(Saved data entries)
..........
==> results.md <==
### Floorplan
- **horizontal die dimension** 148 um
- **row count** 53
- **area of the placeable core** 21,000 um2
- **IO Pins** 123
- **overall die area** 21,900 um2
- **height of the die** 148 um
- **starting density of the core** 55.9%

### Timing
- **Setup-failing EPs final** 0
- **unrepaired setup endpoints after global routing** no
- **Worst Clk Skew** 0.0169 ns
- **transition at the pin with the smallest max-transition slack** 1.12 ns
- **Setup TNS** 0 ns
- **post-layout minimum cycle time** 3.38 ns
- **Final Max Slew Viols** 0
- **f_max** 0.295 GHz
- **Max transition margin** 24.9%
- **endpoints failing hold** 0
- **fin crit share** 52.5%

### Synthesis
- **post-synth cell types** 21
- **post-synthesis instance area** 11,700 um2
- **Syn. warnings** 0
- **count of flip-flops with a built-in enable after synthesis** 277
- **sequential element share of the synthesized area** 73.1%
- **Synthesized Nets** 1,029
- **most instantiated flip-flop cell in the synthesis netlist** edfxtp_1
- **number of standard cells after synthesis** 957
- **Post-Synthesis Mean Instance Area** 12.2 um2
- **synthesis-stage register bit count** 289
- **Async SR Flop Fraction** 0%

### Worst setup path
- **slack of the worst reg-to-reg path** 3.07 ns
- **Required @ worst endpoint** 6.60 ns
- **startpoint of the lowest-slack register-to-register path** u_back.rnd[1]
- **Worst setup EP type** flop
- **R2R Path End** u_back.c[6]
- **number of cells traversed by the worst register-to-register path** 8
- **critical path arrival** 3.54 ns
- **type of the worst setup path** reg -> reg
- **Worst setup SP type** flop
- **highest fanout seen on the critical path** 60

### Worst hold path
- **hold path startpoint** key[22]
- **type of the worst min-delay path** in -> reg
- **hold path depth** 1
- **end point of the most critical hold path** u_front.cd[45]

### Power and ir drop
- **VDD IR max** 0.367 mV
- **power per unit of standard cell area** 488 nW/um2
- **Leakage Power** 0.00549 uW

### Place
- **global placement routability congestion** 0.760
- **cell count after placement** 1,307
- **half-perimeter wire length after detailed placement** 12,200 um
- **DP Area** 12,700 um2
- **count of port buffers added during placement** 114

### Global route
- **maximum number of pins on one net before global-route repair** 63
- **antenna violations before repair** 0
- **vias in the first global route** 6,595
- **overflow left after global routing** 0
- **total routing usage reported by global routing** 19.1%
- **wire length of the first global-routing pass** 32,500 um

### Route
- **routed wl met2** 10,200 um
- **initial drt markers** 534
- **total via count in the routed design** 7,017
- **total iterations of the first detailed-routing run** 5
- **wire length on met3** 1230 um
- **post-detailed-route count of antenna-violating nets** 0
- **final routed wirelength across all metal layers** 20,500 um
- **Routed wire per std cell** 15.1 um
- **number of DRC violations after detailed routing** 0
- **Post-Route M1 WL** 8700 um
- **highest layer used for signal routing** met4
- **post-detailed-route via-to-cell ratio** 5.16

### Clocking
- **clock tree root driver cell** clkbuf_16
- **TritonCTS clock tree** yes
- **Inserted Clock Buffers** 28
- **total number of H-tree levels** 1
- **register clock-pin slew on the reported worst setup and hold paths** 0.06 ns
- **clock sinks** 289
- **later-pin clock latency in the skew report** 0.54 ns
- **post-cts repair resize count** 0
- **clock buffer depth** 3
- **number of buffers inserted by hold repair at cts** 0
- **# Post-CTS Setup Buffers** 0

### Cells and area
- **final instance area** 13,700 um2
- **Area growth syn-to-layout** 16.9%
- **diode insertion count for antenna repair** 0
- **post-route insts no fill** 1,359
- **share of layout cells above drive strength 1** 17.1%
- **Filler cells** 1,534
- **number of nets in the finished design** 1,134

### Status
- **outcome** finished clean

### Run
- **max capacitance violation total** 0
..........
**Task requirements**: Lines in the records above that carry the word "hold" are to be located and copied.

**Written solution**:
- **endpoints failing hold** 0
### Worst hold path
- **hold path startpoint** key[22]
- **hold path depth** 1
- **end point of the most critical hold path** u_front.cd[45]
- **register clock-pin slew on the reported worst setup and hold paths** 0.06 ns
- **number of buffers inserted by hold repair at cts** 0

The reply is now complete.